(Data excerpts)
### src/rtl/mem_arbiter.sv
// Memory-port arbiter shared by the I-cache fill, D-cache fill and D-cache write-through paths.
// Read grants run a full WORDS-beat burst; dropped requests are drained before the port is re-granted.
module mem_arbiter #(
    parameter  int WORDS  = 8,
    parameter  int ADDR_W = 16,
    parameter  int DATA_W = 16,
    localparam int BEAT_W = $clog2(WORDS)
) (
    input  logic              clk,
    input  logic              rst,
    input  logic              i_req,
    input  logic [ADDR_W-1:0] i_addr,
    output logic              i_grant,
    output logic              i_data_valid,
    output logic [BEAT_W-1:0] i_beat,
    output logic              i_done,
    input  logic              d_req,
    input  logic              d_we,
    input  logic [ADDR_W-1:0] d_addr,
    input  logic [DATA_W-1:0] d_wdata,
    output logic              d_grant,
    output logic              d_data_valid,
    output logic [BEAT_W-1:0] d_beat,
    output logic              d_done,
    output logic              mem_enable,
    output logic              mem_wr,
    output logic [ADDR_W-1:0] mem_addr,
    output logic [DATA_W-1:0] mem_wdata,
    input  logic              mem_data_valid
);
    localparam int               CNT_W = $clog2(WORDS) + 1;
    localparam int               OFF_W = $clog2(WORDS) + 1;
    localparam logic [CNT_W-1:0] LAST  = CNT_W'(WORDS - 1);
    localparam logic [CNT_W-1:0] FULL  = CNT_W'(WORDS);

    typedef enum logic [1:0] {IDLE, RD_I, RD_D, WR_D} state_t;

    state_t            r_state;
    logic [CNT_W-1:0]  r_issue;
    logic [CNT_W-1:0]  r_beat;
    logic [CNT_W-1:0]  r_drain;
    logic [ADDR_W-1:0] r_base;
    logic              r_last_d;

    logic w_rd, w_owner_req, w_issue, w_fwd, w_last, w_pick_i, w_pick_d, w_drain_dec;

    always_comb begin
        w_rd        = (r_state == RD_I) || (r_state == RD_D);
        w_owner_req = (r_state == RD_I) ? i_req : d_req;
        w_issue     = w_rd && (r_issue < FULL);
        // Beats are only handed to an owner that still wants them.
        w_fwd       = w_rd && w_owner_req && mem_data_valid;
        w_last      = w_fwd && (r_beat == LAST);
        w_pick_i    = (r_state == IDLE) && (r_drain == '0) && i_req && (!d_req || r_last_d);
        w_pick_d    = (r_state == IDLE) && (r_drain == '0) && d_req && !w_pick_i;
        w_drain_dec = mem_data_valid && (r_drain != '0);
    end

    assign i_grant      = (r_state == RD_I);
    assign d_grant      = (r_state == RD_D) || (r_state == WR_D);
    assign i_data_valid = (r_state == RD_I) && w_fwd;
    assign d_data_valid = (r_state == RD_D) && w_fwd;
    assign i_beat       = (r_state == RD_I) ? r_beat[BEAT_W-1:0] : '0;
    assign d_beat       = (r_state == RD_D) ? r_beat[BEAT_W-1:0] : '0;
    assign i_done       = (r_state == RD_I) && w_last;
    assign d_done       = ((r_state == RD_D) && w_last) || (r_state == WR_D);
    assign mem_enable   = w_issue || (r_state == WR_D);
    assign mem_wr       = (r_state == WR_D);
    assign mem_addr     = (r_state == WR_D) ? d_addr :
                          (w_issue ? r_base + ADDR_W'({r_issue, 1'b0}) : '0);
    assign mem_wdata    = (r_state == WR_D) ? d_wdata : '0;

    always_ff @(posedge clk) begin
        if (w_pick_i)
            r_base <= {i_addr[ADDR_W-1:OFF_W], {OFF_W{1'b0}}};
        else if (w_pick_d)
            r_base <= {d_addr[ADDR_W-1:OFF_W], {OFF_W{1'b0}}};
    end

    always_ff @(posedge clk or negedge rst) begin
        if (!rst) begin
            r_state  <= IDLE;
            r_issue  <= '0;
            r_beat   <= '0;
            r_drain  <= '0;
            r_last_d <= 1'b0;
        end else begin
            // Outstanding read issues, kept across aborts so stale beats are absorbed.
            if (w_issue && !w_drain_dec)
                r_drain <= r_drain + CNT_W'(1);
            else if (!w_issue && w_drain_dec)
                r_drain <= r_drain - CNT_W'(1);

            case (r_state)
                IDLE: begin
                    r_issue <= '0;
                    r_beat  <= '0;
                    if (w_pick_i)
                        r_state <= RD_I;
                    else if (w_pick_d)
                        r_state <= d_we ? WR_D : RD_D;
                end
                RD_I, RD_D: begin
                    if (w_last) begin
                        r_state  <= IDLE;
                        r_last_d <= (r_state == RD_D);
                        r_issue  <= '0;
                        r_beat   <= '0;
                    end else if (!w_owner_req) begin
                        r_state <= IDLE;
                        r_issue <= '0;
                        r_beat  <= '0;
                    end else begin
                        if (w_issue)
                            r_issue <= r_issue + CNT_W'(1);
                        if (w_fwd)
                            r_beat <= r_beat + CNT_W'(1);
                    end
                end
                WR_D: begin
                    r_state  <= IDLE;
                    r_last_d <= 1'b1;
                end
                default: r_state <= IDLE;
            endcase
        end
    end
endmodule
### config.mk
export PLATFORM = sky130hd
export DESIGN_NAME = mem_arbiter
export DESIGN_NICKNAME = d
export VERILOG_FILES = /design/src/rtl/mem_arbiter.sv
export SDC_FILE = /design/constraint.sdc
export NUM_CORES = 1
export LEC_CHECK = 0
export CAP_MARGIN = 5
export CORE_UTILIZATION = 44
export CTS_BUF_LIST = sky130_fd_sc_hd__clkbuf_8 sky130_fd_sc_hd__clkbuf_16
export DETAILED_ROUTE_END_ITERATION = 6
export GPL_TIMING_DRIVEN = 0
export PLACE_DENSITY = 0.88
export SETUP_SLACK_MARGIN = 0.1
export SLEW_MARGIN = 15
export SYNTH_ARGS = -nofsm -noshare
export SYNTH_HDL_FRONTEND = slang
export SYNTH_SLANG_ARGS = --single-unit
### constraint.sdc
create_clock -name clk -period 7.9 [get_ports clk]
set_clock_uncertainty 0.15 [all_clocks]
set_input_delay 1.58 -clock clk [delete_from_list [all_inputs] [get_ports clk]]
set_output_delay 1.58 -clock clk [all_outputs]
set_load 0.005 [all_outputs]
Yosys cells after proc, flatten, opt, wreduce, memory -nomap -nowiden. Cells that the tools add are included.

Div/mod/pow operators: 0. Multipliers: 0. Bitwise logic cells: 0. Reduce and logical (&&, ||, !) cells: 37. Eq/ne operators: 9. Add/subtract/negate cells: 5. Mux-type cells: 26. Shift operators: 0. $lt $le $gt $ge: 1.

Operator list (count): 16-bit 2-to-1 mux (5); 4-bit 2-to-1 mux (8); 16-bit by 5-bit adder with 16-bit output (1); 1-bit logical AND (16); 4-bit case mux with 2 select lines (2); 4-bit by 1-bit adder with 4-bit output, second input constant (3); 2-bit 2-to-1 mux (4); 4-bit inequality test, second input constant (2); 2-bit AND reduction (4); 2-bit nonzero test (4); 3-bit 2-to-1 mux (2); 3-bit inequality test, second input constant (2); 2-bit case mux with 3 select lines (1); 1-bit logical OR (5); 2-bit equality test, second input constant (2); 4-bit by 3-bit equality test with 1-bit output, second input constant (1); 1-bit zero test (4); 4-bit zero test (1); 4-bit less-than comparator, second input constant (1); 4-bit nonzero test (1); 4-bit by 1-bit subtractor with 4-bit output, second input constant (1); 1-bit 2-to-1 mux (3); 2-bit by 1-bit equality test with 1-bit output, second input constant (1); 2-bit zero test (1); 3 further kinds (3).

ROM bits: 0. Bits in latches: 0. RAM bits: 0. Output and inout bits: 46. Memories: 0. Bits in registers: 27.

Logic depth before layout (Yosys ltp).
Depth in word-level cells: 9. Depth in mapped cells: 11. Depth with buffers taken out: 11.

Worst setup path before layout. Ideal clock, no wire load.

Path kind: input port to output port. From: input i_req. To: output d_done. Arrival time: 2.379 ns. Stages: 4. Slack: 3.791 ns. Cells stage by stage: mux2i_1 > nor2_1 > and3_1 > a21o_1.

Word-level cells in the longest chain between the ends: 6.

Ends and longest elaborated chain: from (decl) (line 11) `input logic i_req,`; 1-bit 2-to-1 mux (line 49) `w_owner_req = (r_state == RD_I) ? i_req : d_req;`; 1-bit logical AND (2 in a row) (line 52) `w_fwd = w_rd && w_owner_req && mem_data_valid;`; 1-bit logical AND (line 53) `w_last = w_fwd && (r_beat == LAST);`; 1-bit logical AND (line 66) `assign d_done = ((r_state == RD_D) && w_last) || (r_state == WR_D);`; 1-bit logical OR (line 66); to (decl) (line 24) `output logic d_done,`.

Every way passes these cells.

Worst setup path in the final report.
From: input i_req. To: output i_done.

Word-level cells in the longest chain between the ends: 5.

Ends and longest elaborated chain: 1-bit 2-to-1 mux (line 49); 1-bit logical AND (2 in a row) (line 52); 1-bit logical AND (line 53); 1-bit logical AND (line 65) `assign i_done = (r_state == RD_I) && w_last;`; to (decl) (line 16) `output logic i_done,`.

Every way passes these cells.

==> summary.md <==
| Metric | Value |
|---|---|
| Outcome | completed |
| Core area | approximately 0.0044 sq mm |
| Final period util | 0.665 |
| Fin area | 0.00310 sq mm |
| Flops & latches, synth | 27 |
| CTS tree | done |
| Layout cells sized above 1 | 0.0759 |
| Synth unique cells | 39 |
| Count leader, synth | and2_1 |
| Sequential share of the synthesized area | 0.360 |
| Boundary Pins | 100 |
| EDFF count, synth | 12 |
| Aggregate global routing overflow | 0 |
| Max-Cap Viols | 0 |
| Worst Path Required | 6170 ps |
| Max Transition Viols Final | 0 |
| Final ANT Viol Nets | 0 |
| Starting Density | 0.463 |
| First-pass GRT wire length | 9.28 mm |
| CP endpoint | i_done |
| H-tree depth | 1 |
| Longest Clk Path Bufs | 2 |
| Setup crit end kind | primary output |
| GRT Util Overall | 0.233 |
| Number of synthesis warnings | 0 |
| Root Buffer | clkbuf_8 |
| Post-synthesis instance total | approximately 220 |
| First-pass DRT Iterations | 4 |
| Hold Path Depth | 1 |
| Placed Cells | 364 |
| Resized cells post-CTS | 0 |
| Worst endpoint data arrival time | 3520 ps |
| Via count | between 1500 and 2000 |
| Detailed-route wire length per cell | between 10 and 15 um |
| Hold Violations, Final | 0 |
| Synth top area cells | dfrtp_1 18%, edfxtp_1 18%, mux2_2 7.7% |
| Die width | 70.1 um |
| Die height | about 70 um |
| Reg2reg setup slack | 4920 ps |
| Largest net degree at the start of global routing | 16 |
| Critical path class | in2out |
| Post-synth top area cell | dfrtp_1 |
| Slew headroom | 0.544 |
| Syn nets | 285 |
| Synth top area share | 0.184 |
| Placed instance area | 0.00305 sq mm |
| Final TNS setup | 0 ps |
| Detailed Route WL | around 5.4 mm |
| Gp weighted congestion | 0.859 |
| Initial antenna violation count | 0 |
| Post-Layout Cell Count | 368 |
| Die area | between 0.004 and 0.005 sq mm |
| CP Launch Point | i_req |
| Post-CTS Hold Buffers | 0 |
| # rows | 24 |
| Post-DR vias/cell | roughly 5.4 |
| Worst-Skew Late Latency | 270 ps |
| Hold crit path type | reg2reg |
| # diodes | 0 |
| RSZ-0062 raised after global routing | false |
| Top cells by count, synth | 24 x and2_1, 21 x nand2_1, 15 x dfrtp_1 |
| Final setup vio count | 0 |
| DR iter-0 viols | 110 |
| Total Nets Final | 384 |
| # clock sinks | 27 |
| M2 GR Usage | 0.403 |
| Mapped Area | 0.00204 sq mm |
| VDD IR max | 196 uV |
| Final design utilization | 0.701 |
| Met3 global-route usage | 0.0462 |
| Total CTS buffers | 3 |
| R2R Path End | r_drain[3]$_DFFE_PN0P_ |
| Vias in the first global route | 1955 |
| PD cells | 261 mW/mm^2 |
| Layout area overhead | 51.5% |
| Reg clk slew, reported paths | approximately 90 ps |
| Dpl hpwl | roughly 4.4 mm |
| Worst flop-to-flop path startpoint | r_state[0]$_DFFE_PN0P_ |
| Avg Cell Area, Syn | 9.37 sq um |
| Startpoint types | input pin |
| Number of remaining DRC errors | 0 |
| Most Crowded Layer GR | met2 |
| Max Fclk | roughly 0.19 GHz |
| CP max FO | 7 |
| Final Critical Period | approximately 5300 ps |
| Met1 usage | 0.298 |
| Async SR Flop Fraction | 0.556 |
| FF-to-FF path depth | 10 |
| Post-CTS setup buffer count | 0 |
| Slew @ Worst Pin | 682 ps |
| Ys flop type | dfrtp_1 |
| Port bufs | 94 |
| Leakage power total | 0.00123 uW |
## sequential cells by signal (all words and copies together) (netlist names)
signal	cells
r_base	12
r_beat	4
r_drain	4
r_issue	4
r_last_d	1
r_state	2
## where the power goes
part / switching (uW) / internal, uW / leakage [uW]
Combinational: 245 / 274 / 0.000903
Sequential: 31.2 / 181 / 0.000301
Clock: 42.1 / 35.3 / 0.0000255
## critical path, cell delays in order
cell	delay [ps]
clkdlybuf4s50_1	520
mux2i_1	160
nor2_1	350
and3_1	280
and2_1	140
clkdlybuf4s50_1	500
## stage by stage
step	worst slack, ps	total power [uW]	hold slack (ps)
2_1_floorplan	3790	509	287
3_3_place_gp	2700	718	304
3_5_place_dp	2660	735	308
4_1_cts	2660	812	323
5_1_grt	2490	878	356
6_report	2650	809	323
## cells by family after synthesis
| group | synth area share |
|---|---|
| XOR/XNOR | 0.0514 |
| AND/OR/NAND/NOR | 0.228 |
| flip-flops | 0.360 |
| buffers and inverters | 0.0423 |
| AO/OA/AOI/OAI | 0.138 |
| multiplexers | 0.0968 |
| adder cells (fa/ha/maj) | 0.0833 |
## worst min path at each step
stage                               start                    end  slack [ps]
finish              r_beat[3]$_DFFE_PN0P_  r_beat[3]$_DFFE_PN0P_         320
global route        r_beat[3]$_DFFE_PN0P_  r_beat[3]$_DFFE_PN0P_         360
global placement    r_beat[3]$_DFFE_PN0P_  r_beat[3]$_DFFE_PN0P_         300
floorplan           r_beat[3]$_DFFE_PN0P_  r_beat[3]$_DFFE_PN0P_         290
CTS                 r_beat[3]$_DFFE_PN0P_  r_beat[3]$_DFFE_PN0P_         320
detailed placement  r_beat[3]$_DFFE_PN0P_  r_beat[3]$_DFFE_PN0P_         310
## routing by layer
metal  routed length, um  up-vias
met5                   0        -
met4                  34        0
met3                 371        4
met2                2700       79
met1                2340      938
li1                    -      969
## layout make-up
cell class	count	area [sq um]
fill	337	1320
multi-input combinational	170	1220
timing repair buffer	94	941
sequential	27	736
tap	52	65.1
inverter	12	45.0
clock buffer	3	41.3
buffer	9	41.3
clock inverter	1	5.00
## placed cells by master, fill, tap and decap left out, types with 7 or more instances in the layout
master           count
nand2_1             21
inv_1               12
and2_1              24
nor2_1              12
mux2_2              14
clkbuf_1             7
edfxtp_1            12
ha_1                12
dfrtp_1             15
clkdlybuf4s50_1     94
o21ai_0             11
a22o_1              10
Power figures use the tool's default switching activity.
==> RTL change (same flow settings) <==
Set the parameter `WORDS` to 16 (it was 8).
--- a/src/rtl/mem_arbiter.sv
+++ b/src/rtl/mem_arbiter.sv
@@ -1,7 +1,7 @@
 // Memory-port arbiter shared by the I-cache fill, D-cache fill and D-cache write-through paths.
 // Read grants run a full WORDS-beat burst; dropped requests are drained before the port is re-granted.
 module mem_arbiter #(
-    parameter  int WORDS  = 8,
+    parameter  int WORDS  = 16,
     parameter  int ADDR_W = 16,
     parameter  int DATA_W = 16,
     localparam int BEAT_W = $clog2(WORDS)
Interface: changed (resized d_beat and i_beat); port bits go from 100 to 102. The function was not compared with the original's and may differ.
==> RTL change against the unedited design <==
  * Total power decreased by 9.2%
  * Sequential power is 4% higher
  * Worst setup slack improved by 0.015 ns
  * Design area grew 10%
  * Area after synthesis is 10% higher
  * Critical endpoint is now d_done
  * Combinational power fell by 29%
  * Global-route usage increased by 1.8 points
  * Routed wire length is 21% higher
  * Sequential share of layout area decreased by 0.87 points
  * Sequential cell count rose by 2
  * First-iteration DRC count increased by 20%
  * Clock power rose by 90%
==> RTL change: results (changes against the unedited design) <==
The sequential fraction of the synthesis area was 0.346 (-0.0136). The count of buffers inserted at the top-level ports was 96 (+2.1%); the antenna diode instance count was 0 (unchanged). The tools report the level count of the clock H-tree as 2 (+1). The total leakage power came out at 0.00138 µW (+13%). For the estimated wirelength of the detail-placed design, the log shows 5130 µm (+16%). The flip-flop count of the largest register, all copies and words added came out at 11 (-1). The commonest cells after synthesis are and2_1, nand2_1, dfrtp_1, inv_1.

The share of final-layout standard cells stronger than drive strength 1 works out to 0.0765 (+0.000521). After synthesis, the cell types taking the most area are dfrtp_1, edfxtp_1, ha_1, and2_1, mux2_4. The run gives 44 (+13%) as the number of unique standard cell types used by synthesis.

The tools report the overall fraction of global-route tracks in use as 0.251 (+0.0177). The number of synthesized flops with an enable pin works out to 11 (-1). The flow ran to the end, and the final reports show no timing, DRC or antenna violations. The register clock-pin slew on the reported worst setup and hold paths was 0.07 ns (-0.02 ns). The tools report the post-synth net total as 305 (+7.0%). The global-route wire length before repair came out at 10,200 µm (+9.4%). The clock latency reported for the late side of the worst-skew pair is 0.29 ns (+0.02 ns).

The routability congestion estimate came out at 0.858 (-0.15%). Cell total after placement: 399 (+9.6%). The average instance area after synthesis was 9.55 µm² (+1.9%); the number of DRC markers after the initial detailed-route iteration was 132 (+20%). Pin count of the biggest net entering global routing: 19 (+3).

The logs give 0.200 mV (+2.1%) for the worst IR drop on VDD and 0.461 (-0.0825) for the headroom to the max-slew limit. The total CTS buffers is 5 (+2). The total wire length is 6570 µm (+21%), and the average detailed-routed wire length per instance is 16.1 µm (+9.1%).

The delay of the slowest cell on the worst path was 0.55 ns (+0.03 ns).
## RTL change: changes by cell type after synthesis, moves of 5 or more
cell    unedited run  this run
inv_1             12        17
nor2_1            12         6
mux2_4             0         9
mux2_2            14         4
## RTL change: cells by family (layout without fill, tap and decap cells)
group / count (synthesis) / count (layout) / share of synthesized area
and+or+nand+nor: 82 / 82 / 0.206
AOI/OAI and AO/OA: 52 / 52 / 0.162
DFF: 29 / 29 / 0.346
buffers and inverters: 28 / 132 / 0.0505
muxes: 18 / 18 / 0.102
adders and majority gates: 15 / 15 / 0.0866
xor gates and xnor gates: 12 / 12 / 0.0466
## RTL change: cell type report
| type | instances | area, µm² | area share |
|---|---|---|---|
| plain buffers | 10 | 46.3 | 0.0136 |
| clock buffers | 7 | 108 | 0.0316 |
| clock inverters | 1 | 3.75 | 0.00110 |
| inverters | 18 | 67.6 | 0.0198 |
| multi-input cells | 179 | 1360 | 0.399 |
| flip-flops and latches | 29 | 781 | 0.229 |
| well taps | 67 | 83.8 | 0.0246 |
| repair buffers | 96 | 961 | 0.282 |
## RTL change: critical path: cells and delay by family
kind / cells / cell delay (ns)
buffers and inverters: 2 / 1.05
AND/OR/NAND/NOR: 2 / 0.62
AO/OA/AOI/OAI: 1 / 0.14
multiplexers: 1 / 0.13
## RTL change: metal layers
| layer | global-route usage | vias up | routed length [µm] | share of wire |
|---|---|---|---|---|
| met4 | 0.0919 | 0 | 124 | 0.019 |
| met5 | 0 | - | 0 | 0 |
| met2 | 0.465 | 88 | 3360 | 0.51 |
| met3 | 0.0508 | 14 | 454 | 0.069 |
| met1 | 0.281 | 1034 | 2620 | 0.40 |
| li1 | - | 1056 | - | - |
## RTL change: stage by stage
step,util,area (µm²),hold slack (ns)
final,0.708,3410,0.380
after CTS,0.708,3410,0.385
after global placement,0.685,3300,0.354
after global routing,0.708,3410,0.407
after floorplan,-,2250,0.324
after detailed placement,0.685,3300,0.373
## RTL change: final timing paths
check | from | endpoint | slack (ns)
worst min-delay path | r_issue[0] | r_issue[0] | 0.38
min in group asynchronous | rst | r_last_d | 1.61
worst min register to register | r_issue[0] | r_issue[0] | 0.38
worst max register to register | r_state[1] | r_drain[4] | 4.81
max in group asynchronous | rst | r_drain[3] | 5.49
worst max-delay path | i_req | d_done | 2.66
## RTL change: power breakdown
part | internal, µW | leakage (µW) | switching (µW)
Sequential | 186 | 0.000335 | 33.6
Clock | 88.6 | 0.0000608 | 58.3
Combinational | 189 | 0.000988 | 179
Total | 463 | 0.00138 | 271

WORK ORDER> Lines with the string "fill" in the data above: say how many there are, giving the number alone.

FINISHED TASK> 5